Le grotesque et son monde baroque et bizarre occupe une place de choix dans le cinéma d'animation polonais.
Le titre de ce programme peut sembler relever de la provocation. Pourtant, on reconnaît facilement le grotesque dans quantité de grandes œuvres du cinéma polonais de prises de vues réelles, de Roman Polanski à Andrzej Zulawski, en passant par Jerzy Skolimowski : une mise en scène réservant une belle place à l’ornementation, aux détails inusités, à la farce caricaturale qui colle bizarrement à la surface du drame, voire de la tragédie. Le cinéma d’animation fait sienne cette caractéristique, en particulier chez les maîtres Walerian Borowczyk, Jan Lenica et Zbigniew Rybczynski, tous promoteurs d’une écriture baroque aux effets mêlant le fantastique, le comique et l’inquiétant.

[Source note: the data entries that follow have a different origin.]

==> inputs of branch yarrow <==
Design Cordic, start of the top module:
module Cordic(clk,rst,phase_step,xin,yin,xout,yout);
parameter IN_WIDTH	= 16; 
parameter EXTRA_BITS	= 6; 
localparam WI			= IN_WIDTH;
localparam WXY			= IN_WIDTH+EXTRA_BITS; 
localparam STG			= WXY; 
input clk;
input rst; 
input signed  [31:0]    phase_step; 
input signed  [WI-1:0]  xin,yin;
output signed [WXY-1:0] xout,yout;
wire signed [31:0] atan_table [0:31];
                 assign atan_table[00] = 32'b0010_0000_0000_0000_0000_0000_0000_0000;
						assign atan_table[01] = 32'b0001_0010_1110_0100_0000_0101_0001_1110;
						assign atan_table[02] = 32'b0000_1001_1111_1011_0011_1000_0101_1011;
						assign atan_table[03] = 32'b0000_0101_0001_0001_0001_0001_1101_0100;
						assign atan_table[04] = 32'b0000_0010_1000_1011_0000_1101_0100_0011;
						assign atan_table[05] = 32'b0000_0001_0100_0101_1101_0111_1110_0001;
						assign atan_table[06] = 32'b0000_0000_1010_0010_1111_0110_0001_1110;
						assign atan_table[07] = 32'b0000_0000_0101_0001_0111_1100_0101_0101;
						assign atan_table[08] = 32'b0000_0000_0010_1000_1011_1110_0101_0011;
						assign atan_table[09] = 32'b0000_0000_0001_0100_0101_1111_0010_1111;
						assign atan_table[10] = 32'b0000_0000_0000_1010_0010_1111_1001_1000;
						assign atan_table[11] = 32'b0000_0000_0000_0101_0001_0111_1100_1100;
						assign atan_table[12] = 32'b0000_0000_0000_0010_1000_1011_1110_0110;
						assign atan_table[13] = 32'b0000_0000_0000_0001_0100_0101_1111_0011;
						assign atan_table[14] = 32'b0000_0000_0000_0000_1010_0010_1111_1010;
						assign atan_table[15] = 32'b0000_0000_0000_0000_0101_0001_0111_1101;
						assign atan_table[16] = 32'b0000_0000_0000_0000_0010_1000_1011_1110;
						assign atan_table[17] = 32'b0000_0000_0000_0000_0001_0100_0101_1111;
						assign atan_table[18] = 32'b0000_0000_0000_0000_0000_1010_0011_0000;
						assign atan_table[19] = 32'b0000_0000_0000_0000_0000_0101_0001_1000;
						assign atan_table[20] = 32'b0000_0000_0000_0000_0000_0010_1000_1100;
						assign atan_table[21] = 32'b0000_0000_0000_0000_0000_0001_0100_0110;
						assign atan_table[22] = 32'b0000_0000_0000_0000_0000_0000_1010_0011;
						assign atan_table[23] = 32'b0000_0000_0000_0000_0000_0000_0101_0001;
						assign atan_table[24] = 32'b0000_0000_0000_0000_0000_0000_0010_1001;
  ...
Settings: LEC_CHECK=0, CAP_MARGIN=20, CELL_PAD_IN_SITES_GLOBAL_PLACEMENT=1, CORE_ASPECT_RATIO=0.95, CORE_MARGIN=8, CORE_UTILIZATION=24, GPL_TIMING_DRIVEN=0, MIN_ROUTING_LAYER=met1, SETUP_SLACK_MARGIN=0.65, SLEW_MARGIN=40, TNS_END_PERCENT=35; clock period 4.6 ns.
run.sh (not shown) runs the stock make flow with config.mk's settings and CLKGATE_MAP_FILE=.
==> branch tundra (differences from branch yarrow) <==
- ABC_AREA: unset -> 0
- CELL_PAD_IN_SITES_GLOBAL_PLACEMENT: 1 -> 3
- CTS_CLUSTER_SIZE: unset -> 79
- MAX_ROUTING_LAYER: unset -> met5
==> branch juniper (differences from branch yarrow) <==
- CELL_PAD_IN_SITES_GLOBAL_PLACEMENT: 1 -> unset
- CORE_ASPECT_RATIO: 0.95 -> unset
- CORE_MARGIN: 8 -> 3
- CORE_UTILIZATION: 24 -> 40
- MIN_ROUTING_LAYER: met1 -> unset
- SETUP_SLACK_MARGIN: 0.65 -> unset
- SLEW_MARGIN: 40 -> 20
- TNS_END_PERCENT: 35 -> unset
==> flow/constraint.sdc (replaced) <==
create_clock -name core_clock -period 5.0 [get_ports {clk}]
set_input_delay 1.0000 -clock core_clock [delete_from_list [all_inputs] [get_ports {clk}]]
set_output_delay 1.0000 -clock core_clock [all_outputs]
set_load 0.01 [all_outputs]
==> results <==
Branch yarrow ran to the end with no violations. Branch juniper ran to the end with no violations. Branch tundra finished clean.
Non-clock buffer count: branch tundra is higher than branch juniper (102).
In synthesized cell count, branch tundra and branch juniper do not differ.
The lowest core utilization belongs to branch yarrow, the highest to branch juniper.
The lowest clock-buffer cell count belongs to branch juniper, the highest to branch tundra.
Wire length: branch tundra is larger than branch yarrow (22%).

De l’incontournable classique qu’est La Maison de Borowczyk et Lenica au spectaculaire et outrancier Paths of Hate de Damian Nenow, ce programme traverse plus de 50 ans d’histoire de l’animation polonaise en soulignant la permanence de ce trait esthétique.
On y remarquera le travail singulier de Julian Antonisz, qui dessine directement sur pellicule des films au ton grinçant habités par une véritable sensibilité "punk" (What Do We See After Closing Our Eyes date d’ailleurs de 1978).
De tous les films de ce programme, Gentleman’s Romance (Romans dzentelmena), de Tomasz Kozak, est toutefois l’illustration la plus éloquente de l’usage du grotesque, avec son univers aussi extravagant qu’angoissant où la sexualité s’exprime agressivement par l’entremise d’un graphisme exacerbé.